Intravenous morphine pharmacokinetics in pediatric patients with sickle cell disease.

To examine the pharmacokinetics of parenteral opioids, such as morphine, in patients with sickle cell disease, we determined the plasma morphine clearances in 18 patients (aged 6 to 19 years) who were receiving continuous intravenous infusions, and the pharmacokinetics of morphine in an additional six patients after single intravenous doses. Plasma morphine clearances ranged from 6.2 to 59.1 ml min-1 kg-1 (35.5 +/- 12.4, mean +/- SD) during steady-state infusions. There was a negative correlation between clearance values and age over the age range studied (p = 0.013).

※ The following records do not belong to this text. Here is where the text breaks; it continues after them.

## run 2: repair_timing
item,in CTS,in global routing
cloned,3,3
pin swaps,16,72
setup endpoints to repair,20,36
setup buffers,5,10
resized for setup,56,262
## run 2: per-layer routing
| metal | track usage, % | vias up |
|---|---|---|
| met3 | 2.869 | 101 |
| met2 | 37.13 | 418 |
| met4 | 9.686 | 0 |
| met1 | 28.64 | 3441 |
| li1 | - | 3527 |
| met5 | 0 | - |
## src/rtl/ospc_pkg.sv

```systemverilog
`timescale 1ns/1ps
package ospc_pkg;
   typedef enum logic [1:0] {
      EM_NONE = 2'b00,
      EM_RISE = 2'b01,
      EM_FALL = 2'b10,
      EM_BOTH = 2'b11
   } edge_mode_e;

   typedef enum logic [1:0] {
      TRK_IDLE  = 2'b00,
      TRK_ARMED = 2'b01,
      TRK_RUN   = 2'b10
   } trk_state_e;
endpackage

```

## src/rtl/ospc_edge_det.sv

```systemverilog
`timescale 1ns/1ps
module ospc_edge_det
   import ospc_pkg::*;
(
   input  logic       clk,
   input  logic       rst_n,
   input  logic       evt_in,
   input  edge_mode_e mode,
   output logic       hit
);
   localparam int NPOL = 2;

   logic            evt_q;
   logic [NPOL-1:0] pol_seen;
   logic [NPOL-1:0] pol_mask;

   always_ff @(posedge clk or negedge rst_n) begin
      if (!rst_n) evt_q <= 1'b0;
      else        evt_q <= evt_in;
   end

   assign pol_mask = mode;

   // bit 0: rising transition, bit 1: falling transition
   for (genvar p = 0; p < NPOL; p++) begin : g_pol
      if (p == 0) begin : g_rise
         assign pol_seen[p] = pol_mask[p] & evt_in & ~evt_q;
      end else begin : g_fall
         assign pol_seen[p] = pol_mask[p] & ~evt_in & evt_q;
      end
   end

   assign hit = |pol_seen;
endmodule

```

## src/rtl/ospc_edge_track.sv

```systemverilog
`timescale 1ns/1ps
module ospc_edge_track
   import ospc_pkg::*;
#(
   parameter int IDX_W = 4
) (
   input  logic             clk,
   input  logic             rst_n,
   input  logic             en,
   input  logic             trig,
   input  logic             hit,
   input  logic [IDX_W-1:0] start_idx,
   input  logic [IDX_W-1:0] stop_idx,
   output logic             run_clear,
   output logic             run_start,
   output logic             run_stop,
   output logic             running,
   output logic             idle
);
   trk_state_e       st_q;
   logic [IDX_W-1:0] ecnt_q;
   logic [IDX_W-1:0] ecnt_nxt;
   logic             cfg_ok;
   logic             take;

   assign cfg_ok    = (start_idx != '0) && (stop_idx > start_idx);
   assign ecnt_nxt  = IDX_W'(ecnt_q + 1'b1);
   assign run_clear = ~en | trig;
   assign take      = ~run_clear & hit & (st_q != TRK_IDLE);
   assign run_start = take & (st_q == TRK_ARMED) & (ecnt_nxt == start_idx);
   assign run_stop  = take & (st_q == TRK_RUN) & (ecnt_nxt == stop_idx);
   assign running   = (st_q == TRK_RUN);
   assign idle      = (st_q == TRK_IDLE);

   always_ff @(posedge clk or negedge rst_n) begin
      if (!rst_n) begin
         st_q   <= TRK_IDLE;
         ecnt_q <= '0;
      end else if (!en) begin
         st_q   <= TRK_IDLE;
         ecnt_q <= '0;
      end else if (trig) begin
         ecnt_q <= '0;
         st_q   <= cfg_ok ? TRK_ARMED : TRK_IDLE;
      end else if (take) begin
         if (run_stop) begin
            st_q   <= TRK_IDLE;
            ecnt_q <= '0;
         end else begin
            ecnt_q <= ecnt_nxt;
            if (run_start) st_q <= TRK_RUN;
         end
      end
   end
endmodule

```

## src/rtl/ospc_period_ctr.sv

```systemverilog
`timescale 1ns/1ps
module ospc_period_ctr #(
   parameter int CNT_W = 16
) (
   input  logic             clk,
   input  logic             rst_n,
   input  logic             run_clear,
   input  logic             run_start,
   input  logic             run_stop,
   input  logic             running,
   output logic [CNT_W-1:0] cap_val,
   output logic             cap_vld
);
   localparam logic [CNT_W-1:0] CNT_MAX = {CNT_W{1'b1}};

   logic [CNT_W-1:0] pcnt_q;
   logic [CNT_W-1:0] pcnt_inc;

   assign pcnt_inc = (pcnt_q == CNT_MAX) ? CNT_MAX : CNT_W'(pcnt_q + 1'b1);

   always_ff @(posedge clk or negedge rst_n) begin
      if (!rst_n) begin
         pcnt_q  <= '0;
         cap_val <= '0;
         cap_vld <= 1'b0;
      end else begin
         cap_vld <= 1'b0;
         if (run_clear || run_start) begin
            pcnt_q <= '0;
         end else if (run_stop) begin
            cap_val <= pcnt_inc;
            cap_vld <= 1'b1;
            pcnt_q  <= '0;
         end else if (running) begin
            pcnt_q <= pcnt_inc;
         end
      end
   end
endmodule

```

## src/rtl/osc_period_cap.sv

```systemverilog
`timescale 1ns/1ps
module osc_period_cap
   import ospc_pkg::*;
#(
   parameter int CNT_W = 16,
   parameter int IDX_W = 4
) (
   input  logic             clk,
   input  logic             rst_n,
   input  logic             cap_en,
   input  logic             trig,
   input  logic             evt_in,
   input  logic [1:0]       edge_mode,
   input  logic [IDX_W-1:0] start_idx,
   input  logic [IDX_W-1:0] stop_idx,
   output logic [CNT_W-1:0] cap_val,
   output logic             cap_vld
);
   if (CNT_W < 2 || CNT_W > 32) begin : g_bad_cnt_w
      $error("osc_period_cap: CNT_W must lie in 2..32");
   end
   if (IDX_W < 2 || IDX_W > 8) begin : g_bad_idx_w
      $error("osc_period_cap: IDX_W must lie in 2..8");
   end

   logic hit;
   logic run_clear;
   logic run_start;
   logic run_stop;
   logic running;
   logic trk_idle;

   ospc_edge_det u_edge (
      .clk    (clk),
      .rst_n  (rst_n),
      .evt_in (evt_in),
      .mode   (edge_mode_e'(edge_mode)),
      .hit    (hit)
   );

   ospc_edge_track #(.IDX_W(IDX_W)) u_track (
      .clk       (clk),
      .rst_n     (rst_n),
      .en        (cap_en),
      .trig      (trig),
      .hit       (hit),
      .start_idx (start_idx),
      .stop_idx  (stop_idx),
      .run_clear (run_clear),
      .run_start (run_start),
      .run_stop  (run_stop),
      .running   (running),
      .idle      (trk_idle)
   );

   ospc_period_ctr #(.CNT_W(CNT_W)) u_ctr (
      .clk       (clk),
      .rst_n     (rst_n),
      .run_clear (run_clear),
      .run_start (run_start),
      .run_stop  (run_stop),
      .running   (running),
      .cap_val   (cap_val),
      .cap_vld   (cap_vld)
   );
endmodule

```

## config.mk

```make
export PLATFORM = sky130hd
export DESIGN_NAME = osc_period_cap
export DESIGN_NICKNAME = d
export VERILOG_FILES = /design/src/rtl/ospc_pkg.sv /design/src/rtl/ospc_edge_det.sv /design/src/rtl/ospc_edge_track.sv /design/src/rtl/ospc_period_ctr.sv /design/src/rtl/osc_period_cap.sv
export SDC_FILE = /design/constraint.sdc
export NUM_CORES = 1
export LEC_CHECK = 0
export ABC_AREA = 1
export BUFFER_PORTS_ARGS = -buffer_cell sky130_fd_sc_hd__clkbuf_2
export CAP_MARGIN = 20
export CORE_MARGIN = 3
export CORE_UTILIZATION = 40
export CTS_BUF_LIST = sky130_fd_sc_hd__clkbuf_8
export DETAILED_ROUTE_END_ITERATION = 10
export SETUP_SLACK_MARGIN = 0.3
export SLEW_MARGIN = 40
export SYNTH_ARGS = -nofsm -noshare
export SYNTH_HDL_FRONTEND = slang
export SYNTH_SLANG_ARGS = --single-unit
```

## constraint.sdc

```tcl
create_clock -name clk -period 2.9 [get_ports clk]
set_input_delay 0.145 -clock clk [delete_from_list [all_inputs] [get_ports clk]]
set_output_delay 0.145 -clock clk [all_outputs]
set_load 0.005 [all_outputs]
```

==> metrics.cfg <==
[setup_path]
timing.critical_path.from_type = register
timing.reg2reg.setup_slack_ns = 0.73
r2r_cells = 7
crit_path_max_fanout = 26
worstReg2RegStart = u_track.ecnt_q[0]
cp.buffers_inverters = 0
path_delay_family = simple AND/OR/NAND/NOR gates
critical_path_arrival_ns = 2.35
critical_path.max_stage_delay_ns = 0.49
crit-reg2reg-capture = u_ctr.pcnt_q[7]
timing.critical_path.to_type = register
crit_chain = ha_1, xnor2_1, nand3_1, nor2_2, nand3_4, nand3_2, nor2_1
criticalPathCategory = reg2reg
cp_data_required_time_ns = 3.08
worstSetupPathDepth = 7
critical_path.slowest_cell = dfrtp_1

[synthesis]
synthCells = 342
synth-seq-area-share = 0.4217
async_flop_share = 1.000
yosys_warnings = 0
synth_compound_area_frac = 0.07960
synth_xor_xnor_area_share = 0.007380
post_synth_num_cell_types = 27
number_of_enable_type_register_cells_in_the_synthesized_netlist = 0
post-synth-top-count-cell = nand2_1
netlist_top_cells_count = 119 x nand2_1, 40 x dfrtp_1, 40 x nor2_1
synth-adder-area-share = 0.03163
synth_simple_gate_area_share = 0.3674
syn_nets = 363
ys_seq_elements = 40
main_combinational_cell_family_by_area_after_synthesis = simple AND/OR/NAND/NOR gates
yosys.area.top_type_share = 0.4217
synth-main-ff-cell = dfrtp_1
syn_area_per_cell_sq_um = 6.940
synth_area_leader_cell = dfrtp_1
post_synth_mux_area_share = 0
synthesis.area_sq_mm = 0.002374
ys_top_cells_by_area = dfrtp_1 42%, nand2_1 19%, nor2_1 6.3%, inv_1 6.2%, nand3_1 5.7%

[drt]
detail_route.first_pass.iterations = 4
post-route-drc-count = 0
vias_per_cell = 4.902
drt_iter0_drc = 103
drt.antenna.violating_nets = 0
avg_wl_per_cell_um = 12.04
wl_mm = 5.392
route.vias.total = 2196

[place]
place.port_buffers = 31
postPlaceCellArea_sq_mm = 0.002576
place.gp.congestion = 0.8142
dp_hpwl_mm = 3.922

[clock_network]
clk_latency_ns = 0.30
ctsHtreeMaxLevel = 2
clk_transition_reported_paths_ns = 0.08
clock_path_buffers = 2
setup_fix_bufs_post_cts = 0
cts_made_buffers = 5
cts-root-buf = clkbuf_8
hold_buffers_post_cts = 2
cts.repair.resized = 0
cts_tree = done
tritoncts_num_sinks = 40

[pwr]
max-vdd-ir-drop_mv = 0.2503
power_frac_comb = 0.062
sequentialPowerShare = 0.548
power_frac_clock = 0.390
internal-power_uw = 776.7
leakagePower_nw = 1.423
switching_share = 0.2425
power_dissipated_by_switching_net_loads_uw = 248.7
power.density_cell_area_mw_per_mm2 = 380.8
total_power_draw_mw = 1.025

[floorplanning]
horiz_die_dim_um = 83.03
coreArea_sq_mm = 0.005608
io_pins = 32
initial_utilization = 0.4232
die_area_sq_mm = 0.006894
die-height_um = 83.03
core.rowCount = 27

[timing]
timing.fmax_mhz = 460.3
layout_worst_path_cycle_share = 0.7491
unrepaired_setup_endpoints_after_global_routing = no
transition_at_the_pin_with_the_smallest_max_transition_slack_ns = 0.5645
hold_violations = 0
final-setup-viol-count = 0
final.min_clock_period_ns = 2.172
clock_skew_ns = 0.009607
max-slew-margin-rel = 0.6226
timing.setup.tns_ns = 0
timing.final.max_slew_violations = 0

[final_layout]
synthToLayoutAreaGrowth_pct = 13.44
layout.core_utilization = 0.4801
regArea_sq_mm = 0.001001
finalNetCount = 396
layout.cell_area.non_filler_sq_mm = 0.002693
nFillCells = 597
final_layout_size_suffix_gt1_frac = 0.1410
antenna_cells = 0
multi_input_comb_area_sq_mm = 0.001154

[flow_run]
timing.max_cap.violations = 0

[hold_path]
worstHoldEndpoint = u_track.st_q[0]
holdCritPathClass = in2reg
hold_start = cap_en
hold_path_depth = 3

[grt]
global_route.peak_usage_layer = met2
vias_in_the_first_global_route = 2172
grt_pass1_wl_mm = 9.791
global_route.usage.met3 = 0.03373
grt-ovfl-total = 0
global_route.usage.met2 = 0.2755
grt_start_max_net_pins = 41
grt_antenna_before_repair = 0
gr-usage-all-layers = 0.1717
globalRouteMet1Util = 0.2318

[run_status]
status = finished, final reports clean

==> cells by family (layout without fill, tap and decap cells) <==
family                     count (synthesis)  in the layout
DFF                                       40             40
adders and majority gates                  6              6
and+or+nand+nor                          205            205
xor gates and xnor gates                   2              2
buffers and inverters                     52             86
AOI/OAI and AO/OA                         37             37
==> cell usage in the layout (no fill, tap or decap) <==
cell,n
nor2_1,40
clkbuf_8,6
o22ai_1,1
a21o_1,1
clkinv_1,1
clkbuf_2,30
inv_1,39
o21ai_1,4
dlygate4sd3_1,2
nor3_2,2
a21oi_1,18
nand2_1,119
xor2_1,1
buf_4,1
clkbuf_4,1
ha_1,6
nor3_1,1
xnor2_1,1
nand2_2,3
dfrtp_1,40
clkinv_2,2
nand3_2,1
inv_2,3
nand3_1,27
nand4_1,9
nand3_4,1
o21ai_0,13
nor2_2,2
inv_6,1
==> metrics by stage <==
| step | std cells | hold WS [ns] | setup slack (ns) |
|---|---|---|---|
| after floorplan | 342 | -0.1506 | 1.286 |
| after global placement | 438 | 0.2895 | 0.8137 |
| after detailed placement | 438 | 0.2054 | 0.7280 |
| after CTS | 448 | 0.06853 | 0.7348 |
| after global routing | 448 | 0.07769 | 0.6035 |
| final | 448 | 0.08023 | 0.7276 |
==> routing by layer <==
metal  up-vias  share of wire
li1       1154              -
met1      1008           0.50
met2        28           0.45
met3         6          0.030
met4         0          0.015
met5         -              0
==> worst reg2reg max path, delay by kind of cell, from the launching register on <==
kind,cells,cell delay (ns)
xor gates and xnor gates,1,0.18
adders and majority gates,1,0.38
DFF,1,0.49
and+or+nand+nor,5,1.02
==> cell type report <==
cell class	count	share of cell area
repair buffers	34	0.06877
inverters	44	0.06180
flip-flops and latches	40	0.3717
clock buffers	6	0.03067
well taps	72	0.03346
multi-input cells	250	0.4284
clock inverters	2	0.005112
==> power groups by stage <==
stage               logic (mW)  clock network, mW  registers, mW
floorplan               0.0327                  0          0.572
global placement        0.0611                  0          0.573
detailed placement      0.0627                  0          0.573
CTS                     0.0649              0.414          0.562
global route            0.0736              0.441          0.562
finish                  0.0635              0.400          0.562
==> registers in the layout, summed over array words and instances (netlist names) <==
register        cells
u_ctr.cap_val      16
u_ctr.pcnt_q       16
u_track.ecnt_q      4
u_track.st_q        2
u_ctr.cap_vld       1
u_edge.evt_q        1
==> how the worst max path moves through the flow <==
stage / endpoint / slack, ns / startpoint
detailed placement: u_ctr.pcnt_q[7] / 0.73 / u_track.ecnt_q[0]
finish: u_ctr.pcnt_q[7] / 0.73 / u_track.ecnt_q[0]
global route: u_ctr.pcnt_q[7] / 0.60 / u_track.ecnt_q[0]
CTS: u_ctr.pcnt_q[7] / 0.73 / u_track.ecnt_q[0]
floorplan: u_track.st_q[0] / 1.29 / u_track.ecnt_q[1]
global placement: u_ctr.pcnt_q[3] / 0.81 / u_track.ecnt_q[0]
Power figures use the tool's default switching activity.
### config.mk
export PLATFORM = sky130hd
export DESIGN_NAME = clock_reclaimer
export DESIGN_NICKNAME = d
export VERILOG_FILES = /design/src/rtl/reclaim_pkg.sv /design/src/rtl/hand_pair.sv /design/src/rtl/frame_table.sv /design/src/rtl/reap_decide.sv /design/src/rtl/clock_reclaimer.sv
export SDC_FILE = /design/constraint.sdc
export NUM_CORES = 1
export LEC_CHECK = 0
export ABC_AREA = 0
export BUFFER_PORTS_ARGS = -buffer_cell sky130_fd_sc_hd__buf_2
export CAP_MARGIN = 20
export CORE_AREA = 2 2 87 89
export DETAILED_ROUTE_END_ITERATION = 16
export DIE_AREA = 0 0 89 91
export PLACE_DENSITY = 0.73
export RECOVER_POWER = 100
export SKIP_CTS_REPAIR_TIMING = 1
export SLEW_MARGIN = 20
export SYNTH_ARGS = -nofsm -noshare
export SYNTH_HDL_FRONTEND = slang
export SYNTH_SLANG_ARGS = --single-unit
### constraint.sdc
create_clock -name clk -period 3 [get_ports clk]
set_input_delay 0.3 -clock clk [delete_from_list [all_inputs] [get_ports clk]]
set_output_delay 0.3 -clock clk [all_outputs]
set_load 0.03 [all_outputs]
### src/rtl/reclaim_pkg.sv
package reclaim_pkg;
  typedef enum logic [1:0] {
    CAND_SKIP = 2'd0,
    CAND_FREE = 2'd1,
    CAND_WB   = 2'd2
  } cand_e;

  function automatic int unsigned ring_next(input int unsigned p, input int unsigned n);
    return (p + 1 >= n) ? 0 : p + 1;
  endfunction
endpackage
[config.mk]
export PLATFORM = sky130hd
export DESIGN_NAME = mask_rca_add
export DESIGN_NICKNAME = d
export VERILOG_FILES = /design/src/rtl/mask_rca_pkg.sv /design/src/rtl/mask_rca_maj_share.sv /design/src/rtl/mask_rca_refresh.sv /design/src/rtl/mask_rca_add.sv
export SDC_FILE = /design/constraint.sdc
export NUM_CORES = 1
export LEC_CHECK = 0
export BUFFER_PORTS_ARGS = -buffer_cell sky130_fd_sc_hd__buf_2
export CAP_MARGIN = 20
export CORE_MARGIN = 3
export CORE_UTILIZATION = 48
export CTS_CLUSTER_SIZE = 14
export DETAILED_ROUTE_END_ITERATION = 10
export GPL_ROUTABILITY_DRIVEN = 0
export PLACE_DENSITY = 0.75
export SKIP_CTS_REPAIR_TIMING = 1
export SYNTH_ARGS = -nofsm -noshare
export SYNTH_HDL_FRONTEND = slang
export SYNTH_HIERARCHICAL = 1
export SYNTH_SLANG_ARGS = --single-unit
[constraint.sdc]
create_clock -name clk -period 1.7 [get_ports clk]
set_clock_uncertainty 0.2 [all_clocks]
set_input_delay 0.255 -clock clk [delete_from_list [all_inputs] [get_ports clk]]
set_output_delay 0.255 -clock clk [all_outputs]
set_load 0.05 [all_outputs]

A significant difference (p = 0.042) was also observed in clearance values between patients who had serious adverse symptoms (23.4 +/- 10.7 ml min-1 kg-1) and those who had less serious symptoms (36.3 +/- 6.4 ml min-1 kg-1) when morphine was given at high dosage rates (> or = 0.15 mg kg-1 hr-1). Pharmacokinetic modeling of plasma morphine concentrations adequately fit a two-compartment model with a short initial distribution phase (mean half-life = 4.5 minutes) and a rapid terminal elimination half-life (77.6 +/- 19.2 minutes). These findings suggest that considerable individualization of morphine dosing may be necessary to achieve optimal analgesia and minimal adverse effects in these patients.